Last year, the Jackson Laboratory, historically the most important supplier of lab animals to science, sold more than 2.7 million specimens, up from 1.9 million a decade earlier. Jackson’s major competitor in the mouse business, an operation known as Charles River Laboratories International, sold more than $660 million worth of rodents and related services in 2008, up from $405 million in 2003.
What happened? The answer is that the mouse changed. Our old laboratory mice had been bred to resemble us in interesting ways, to suffer familiar diseases like diabetes or cancer, or to achieve impressive goals, like extreme longevity. They were model animals in the sense that they were used as substitute people, miniature humans that were both versatile and morally expendable. The new mouse is a model in a different way — not a tiny stand-in for a human but a kind of exemplar. We are using it to explore the limits of biological systems, sending it into a future where flesh is blended with code.
The archetype of the laboratory mouse was invented early in the last century by an undergraduate at Harvard. For three years, starting in 1909, C. C. Little, a former college track star whose father had bred dogs, mated generation after generation of mouse siblings. The word genetics had been coined only a few years earlier, and many researchers were trying to find out whether the laws of inheritance discovered by Gregor Mendel through experiments on peas in the mid-1800s could be replicated and extended with other species. The structure of the DNA molecule wouldn’t be known until 1953, and figuring out how to sequence genes would take still more decades; early geneticists were working in the dark. They inferred things about the genome by mating animals and hybridizing plants, looking for patterns and ratios in the traits that were inherited. To reduce the complexity of their experiments, they often bred close relatives. This allowed them to stabilize a genome, fixing traits through generations. Fruit flies, an early favorite of geneticists, could be inbred easily. But in mammals, each incestuous generation was weaker than the last.

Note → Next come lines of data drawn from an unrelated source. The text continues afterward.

Context: an optimization exercise on an open-source flow, tuned for small area. The choices shown serve that exercise and are no tape-out recipe. The RTL was checked by simulation tests, not by an equivalence proof against the original design. Power and IR drop assume default switching activity.

==> job 3452: inputs <==
Design vc8_core, start of the top module:
module vc8_core (
    input  wire        clk,
    input  wire        rst,           
    output reg         mem_req,
    output reg         mem_we,
    output wire [18:0] mem_addr,
    output wire [7:0]  mem_wdata,
    input  wire [7:0]  mem_rdata,
    input  wire        mem_ready,
    input  wire [7:0]  in_key,
    input  wire [15:0] in_mouse_x,
    input  wire [15:0] in_mouse_y,
    input  wire [15:0] in_screen_w,
    input  wire [15:0] in_screen_h,
    output wire        in_take,
    output reg         fault,
    output reg  [3:0]  fault_code,
    output wire [20:0] fault_pc,
    output wire [7:0]  fault_opcode
);
    localparam [1:0] S_INIT  = 2'd0,
                     S_TAKE  = 2'd1,
                     S_FETCH = 2'd2,
                     S_EXEC  = 2'd3;
    localparam [3:0] K_END   = 4'd0,
                     K_I     = 4'd1,    
                     K_R     = 4'd2,    
                     K_W     = 4'd3,    
                     K_EA    = 4'd4,    
                     K_MRD   = 4'd5,    
                     K_MWR   = 4'd6,    
                     K_SPD   = 4'd7,    
                     K_SPI   = 4'd8,    
                     K_LOOK  = 4'd9,    
  ...
Settings: LEC_CHECK=0, CAP_MARGIN=20, CORE_MARGIN=2, CORE_UTILIZATION=40, PLACE_DENSITY=0.6, SLEW_MARGIN=20, BUFFER_PORTS_ARGS=-buffer_cell sky130_fd_sc_hd__buf_1, CTS_ARGS=-sink_clustering_enable -repair_clock_nets -dont_use_dummy_load -buf_list sky130_fd_sc_hd__clkbuf_8 -sink_clustering_size 20 -sink_clustering_max_diameter 60; clock period 10.0 ns.
standard.sh (not shown) runs the stock make flow with config.mk's settings and CLKGATE_MAP_FILE= SYNTH_SCRIPT=/design/flow/synth_recipe.tcl, a recipe that flattens the netlist after the stock synthesis.
==> flow/flow/run.sh <==
#!/bin/bash
# The standard layout (standard.sh, unchanged synthesis), with two
# changes made through config.mk: the port buffers use the smallest buffer
# cell, and clock tree synthesis uses clkbuf_8 with larger sink clusters and
# no dummy loads. The full output of the layout goes to standard.log.
cat >> config.mk <<'EOF'
export BUFFER_PORTS_ARGS = -buffer_cell sky130_fd_sc_hd__buf_1
export CTS_ARGS = -sink_clustering_enable -repair_clock_nets -dont_use_dummy_load -buf_list sky130_fd_sc_hd__clkbuf_8 -sink_clustering_size 20 -sink_clustering_max_diameter 60
EOF
bash standard.sh > standard.log 2>&1
==> job 1620: changes against job 3452 <==
--- a/flow/design.v
+++ b/flow/design.v
@@ -48,13 +48,13 @@
     reg [19:0] ea;             
     reg [7:0]  th, tl, uh, ul;
     reg [2:0]  idx;
     reg [4:0]  cnt;
     reg [3:0]  stp;
     reg [1:0]  sub;
-    reg        skip, flag;
+    reg        flag;
     reg [4:0]  ph;             
     reg [3:0]  ft_n;
     reg [4:0]  cs_n;
     reg [7:0]  rf   [0:7];
     reg [15:0] ftid [0:7];
     reg [18:0] ar   [0:23];
@@ -83,13 +83,13 @@
         endcase
     endfunction
     function [10:0] uop(input [7:0] o, input [3:0] s);
         reg [10:0] u;
         begin
             u = {K_END, X_BYTE, 4'd1, 1'b0};
-            case (o)
+            if (s != 4'd15) case (o)
             8'h00: case (s)    
                 0: u = {K_I, X_BYTE, 4'd3, 1'b0};
                 1: u = {K_I, X_BYTE, 4'd0, 1'b1};
                 2: u = {K_W, X_CNT,  4'd0, 1'b0};
                 default: u = {K_END, X_BYTE, 4'd0, 1'b0}; endcase
             8'h01: case (s)    
@@ -292,14 +292,15 @@
     wire [8:0] ea_hi   = {1'b0, uh} + {8'd0, alu_s[8]};
     wire [19:0] ea_addr = {3'd0, ea_hi, alu_s[7:0]};
     wire [8:0]  mul_s  = {1'b0, th} + {1'b0, tl[0] ? ul : 8'd0};
     wire [16:0] dv_sh  = {ea[15:0], th[7]};
     wire [17:0] dv_df  = {1'b0, dv_sh} - {2'b00, uh, ul};
     wire        dv_ge  = !dv_df[17];
-    wire        js     = pc[0] ^ tl[0] ^ flag;
-    wire        jc     = (pc[0] & tl[0]) | (pc[0] & flag) | (tl[0] & flag);
+    wire        jx     = cnt[4:3] != 2'b00 ? tl[7] : tl[cnt[2:0]];
+    wire        js     = pc[0] ^ jx ^ flag;
+    wire        jc     = (pc[0] & jx) | (pc[0] & flag) | (jx & flag);
     wire rf_hit  = (ph[2:0] == idx);
     wire ft_slot = (ph[4:3] == 2'b10);
     wire ft_vld  = ft_slot && ({1'b0, ph[2:0]} < ft_n);
     wire ft_hit  = ft_vld && (ftid_tap == {th, tl});
     wire ft_ins  = ft_slot && !flag && !ft_hit && (ph[2:0] == ft_n[2:0]) && !ft_n[3];
     wire cs_slot = !ph[4] && (ph[3:0] == cs_n[3:0]) && !cs_n[4];
@@ -338,13 +339,13 @@
         rf_wd = th;
         ar_we = 1'b0;
         id_we = 1'b0;
         if (state == S_INIT) begin
             rf_we = 1'b1;
             rf_wd = 8'd0;
-        end else if (exec && !skip && !pend) begin
+        end else if (exec && !pend) begin
             case (kind)
             K_R: if (sub == 2'd1 && rf_hit && act == 4'd5) begin
                      rf_we = !(op[3] && op[1]) || carry;
                      rf_wd = alu_s[7:0];
                  end
             K_W: if (sub == 2'd1 && rf_hit) begin
@@ -399,32 +400,28 @@
                 state <= S_FETCH;
             end
             S_FETCH: begin
                 stp  <= 4'd0;
                 sub  <= 2'd0;
                 cnt  <= 5'd0;
-                skip <= 1'b0;
                 if (pc[20:19] != 2'b00) begin
                     op   <= 8'd0;
                     pend <= 1'b1;
                 end else if (rd_ok) begin
                     op    <= rb;
                     ea    <= ea_inc;
                     state <= S_EXEC;
                 end
             end
-            default: if (skip && kind != K_END) begin    
-                next_step;
-            end else begin
+            default: begin    
                 case (kind)
                 K_END: begin
                     if (stp == 4'd0 && (unsup || oob)) pend <= 1'b1;
                     else begin
                         state <= S_TAKE;
-                        if (skip) pc <= {1'b0, ea_inc};
-                        else case (act[2:0])
+                        case (act[2:0])
                             3'd1: pc <= {1'b0, ea_inc};
                             3'd2: pc <= 21'd65536;
                             3'd3: begin pc <= {1'b0, ea_inc}; carry <= 1'b0; end
                             3'd4: begin pc <= {1'b0, ea_inc}; carry <= 1'b1; end
                             default: ;
                         endcase
@@ -467,13 +464,13 @@
                         next_step;
                         if (kind == K_R) case (act)
                             4'd0: th <= rf_tap;
                             4'd1: tl <= rf_tap;
                             4'd2: uh <= rf_tap;
                             4'd3: ul <= rf_tap;
-                            4'd4: skip <= (rf_tap == 8'd0) == (op == 8'h05 || op == 8'h32 || op == 8'h37);
+                            4'd4: if ((rf_tap == 8'd0) == (op == 8'h05 || op == 8'h32 || op == 8'h37)) stp <= 4'd15;
                             4'd5: if (alu_cw) carry <= 1'b1;
                             4'd6: begin tl <= alu_s[7:0]; if (alu_s[8]) carry <= 1'b1; end
                             4'd7: begin th <= 8'd0; tl <= rf_tap; end
                             default: ea <= ea_addr;
                         endcase
                     end
@@ -591,13 +588,12 @@
                 endcase
                 K_JMP: case (sub)
                     2'd0: begin flag <= 1'b1; cnt <= 5'd0; sub <= 2'd1; end
                     default: begin
                         pc   <= {js, pc[20:1]};
                         flag <= jc;
-                        tl   <= {tl[7], tl[7:1]};
                         cnt  <= cnt + 5'd1;
                         if (cnt == 5'd20) next_step;
                     end
                 endcase
                 default: next_step;
                 endcase
@@ -607,13 +603,13 @@
     end
     always @(*) begin
         mem_req = 1'b0;
         mem_we  = 1'b0;
         if (!pend) case (state)
             S_FETCH: mem_req = 1'b1;
-            S_EXEC: if (!skip) case (kind)
+            S_EXEC: case (kind)
                 K_I: mem_req = 1'b1;
                 K_R, K_W: mem_req = (sub == 2'd0) && (xsrc == X_BYTE);
                 K_MRD: mem_req = 1'b1;
                 K_MWR: begin mem_req = 1'b1; mem_we = 1'b1; end
                 K_SCAN: mem_req = (sub == 2'd1);
                 default: ;
CORE_UTILIZATION = 65   (was 40)
PLACE_DENSITY = 0.8   (was 0.6)
==> job 6239: changes against job 3452 <==
--- a/flow/design.v
+++ b/flow/design.v
@@ -48,13 +48,13 @@
     reg [19:0] ea;             
     reg [7:0]  th, tl, uh, ul;
     reg [2:0]  idx;
     reg [4:0]  cnt;
     reg [3:0]  stp;
     reg [1:0]  sub;
-    reg        skip, flag;
+    reg        flag;
     reg [4:0]  ph;             
     reg [3:0]  ft_n;
     reg [4:0]  cs_n;
     reg [7:0]  rf   [0:7];
     reg [15:0] ftid [0:7];
     reg [18:0] ar   [0:23];
@@ -83,13 +83,13 @@
         endcase
     endfunction
     function [10:0] uop(input [7:0] o, input [3:0] s);
         reg [10:0] u;
         begin
             u = {K_END, X_BYTE, 4'd1, 1'b0};
-            case (o)
+            if (s != 4'd15) case (o)
             8'h00: case (s)    
                 0: u = {K_I, X_BYTE, 4'd3, 1'b0};
                 1: u = {K_I, X_BYTE, 4'd0, 1'b1};
                 2: u = {K_W, X_CNT,  4'd0, 1'b0};
                 default: u = {K_END, X_BYTE, 4'd0, 1'b0}; endcase
             8'h01: case (s)    
@@ -292,14 +292,15 @@
     wire [8:0] ea_hi   = {1'b0, uh} + {8'd0, alu_s[8]};
     wire [19:0] ea_addr = {3'd0, ea_hi, alu_s[7:0]};
     wire [8:0]  mul_s  = {1'b0, th} + {1'b0, tl[0] ? ul : 8'd0};
     wire [16:0] dv_sh  = {ea[15:0], th[7]};
     wire [17:0] dv_df  = {1'b0, dv_sh} - {2'b00, uh, ul};
     wire        dv_ge  = !dv_df[17];
-    wire        js     = pc[0] ^ tl[0] ^ flag;
-    wire        jc     = (pc[0] & tl[0]) | (pc[0] & flag) | (tl[0] & flag);
+    wire        jx     = cnt[4:3] != 2'b00 ? tl[7] : tl[cnt[2:0]];
+    wire        js     = pc[0] ^ jx ^ flag;
+    wire        jc     = (pc[0] & jx) | (pc[0] & flag) | (jx & flag);
     wire rf_hit  = (ph[2:0] == idx);
     wire ft_slot = (ph[4:3] == 2'b10);
     wire ft_vld  = ft_slot && ({1'b0, ph[2:0]} < ft_n);
     wire ft_hit  = ft_vld && (ftid_tap == {th, tl});
     wire ft_ins  = ft_slot && !flag && !ft_hit && (ph[2:0] == ft_n[2:0]) && !ft_n[3];
     wire cs_slot = !ph[4] && (ph[3:0] == cs_n[3:0]) && !cs_n[4];
@@ -338,13 +339,13 @@
         rf_wd = th;
         ar_we = 1'b0;
         id_we = 1'b0;
         if (state == S_INIT) begin
             rf_we = 1'b1;
             rf_wd = 8'd0;
-        end else if (exec && !skip && !pend) begin
+        end else if (exec && !pend) begin
             case (kind)
             K_R: if (sub == 2'd1 && rf_hit && act == 4'd5) begin
                      rf_we = !(op[3] && op[1]) || carry;
                      rf_wd = alu_s[7:0];
                  end
             K_W: if (sub == 2'd1 && rf_hit) begin
@@ -399,32 +400,28 @@
                 state <= S_FETCH;
             end
             S_FETCH: begin
                 stp  <= 4'd0;
                 sub  <= 2'd0;
                 cnt  <= 5'd0;
-                skip <= 1'b0;
                 if (pc[20:19] != 2'b00) begin
                     op   <= 8'd0;
                     pend <= 1'b1;
                 end else if (rd_ok) begin
                     op    <= rb;
                     ea    <= ea_inc;
                     state <= S_EXEC;
                 end
             end
-            default: if (skip && kind != K_END) begin    
-                next_step;
-            end else begin
+            default: begin    
                 case (kind)
                 K_END: begin
                     if (stp == 4'd0 && (unsup || oob)) pend <= 1'b1;
                     else begin
                         state <= S_TAKE;
-                        if (skip) pc <= {1'b0, ea_inc};
-                        else case (act[2:0])
+                        case (act[2:0])
                             3'd1: pc <= {1'b0, ea_inc};
                             3'd2: pc <= 21'd65536;
                             3'd3: begin pc <= {1'b0, ea_inc}; carry <= 1'b0; end
                             3'd4: begin pc <= {1'b0, ea_inc}; carry <= 1'b1; end
                             default: ;
                         endcase
@@ -467,13 +464,13 @@
                         next_step;
                         if (kind == K_R) case (act)
                             4'd0: th <= rf_tap;
                             4'd1: tl <= rf_tap;
                             4'd2: uh <= rf_tap;
                             4'd3: ul <= rf_tap;
-                            4'd4: skip <= (rf_tap == 8'd0) == (op == 8'h05 || op == 8'h32 || op == 8'h37);
+                            4'd4: if ((rf_tap == 8'd0) == (op == 8'h05 || op == 8'h32 || op == 8'h37)) stp <= 4'd15;
                             4'd5: if (alu_cw) carry <= 1'b1;
                             4'd6: begin tl <= alu_s[7:0]; if (alu_s[8]) carry <= 1'b1; end
                             4'd7: begin th <= 8'd0; tl <= rf_tap; end
                             default: ea <= ea_addr;
                         endcase
                     end
@@ -591,13 +588,12 @@
                 endcase
                 K_JMP: case (sub)
                     2'd0: begin flag <= 1'b1; cnt <= 5'd0; sub <= 2'd1; end
                     default: begin
                         pc   <= {js, pc[20:1]};
                         flag <= jc;
-                        tl   <= {tl[7], tl[7:1]};
                         cnt  <= cnt + 5'd1;
                         if (cnt == 5'd20) next_step;
                     end
                 endcase
                 default: next_step;
                 endcase
@@ -607,13 +603,13 @@
     end
     always @(*) begin
         mem_req = 1'b0;
         mem_we  = 1'b0;
         if (!pend) case (state)
             S_FETCH: mem_req = 1'b1;
-            S_EXEC: if (!skip) case (kind)
+            S_EXEC: case (kind)
                 K_I: mem_req = 1'b1;
                 K_R, K_W: mem_req = (sub == 2'd0) && (xsrc == X_BYTE);
                 K_MRD: mem_req = 1'b1;
                 K_MWR: begin mem_req = 1'b1; mem_we = 1'b1; end
                 K_SCAN: mem_req = (sub == 2'd1);
                 default: ;
CAP_MARGIN = 0   (was 20)
CORE_UTILIZATION = 60   (was 40)
PLACE_DENSITY = 0.75   (was 0.6)
SLEW_MARGIN = 0   (was 20)
==> summary of the runs <==
Against job 1620, the clock-buffer cell count of job 3452 is higher by 2.
Against job 6239, the maximum frequency of job 1620 is lower by about 9%.
Between job 1620 and job 3452, the lower sequential cell count is in job 1620 (gap 1).
Of job 1620 and job 3452, job 3452 has the higher die area (gap about 40%, measured against job 3452).
Routed wire length: job 3452 is lower than job 1620 (about 0.5%).
In area after synthesis, job 3452 and job 1620 hardly differ.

Little’s approach to the problems caused by inbreeding was straightforward: He simply used more mice. The healthiest offspring of each generation were the progenitors of the next; weak individuals were culled. In three years of experiments, Little reared more than 10,000 mice. By 1913 he had a healthy, genetically stable inbred strain. He could then choose a characteristic — pink eyes, say, or a brown coat — and produce an endless supply of animals, each as alike as twins or clones. Some researchers turned to guinea pigs or rats to explore the workings of mammalian genetics. But for Little, mice turned out to be a lucky choice. They were small, docile, and cheap to feed. And for reasons that wouldn’t become clear until much later, they were easier to manipulate genetically than other rodents. But there was one special feature that sealed the success of the mouse over all its competitors in labs around the world: The mouse got cancer.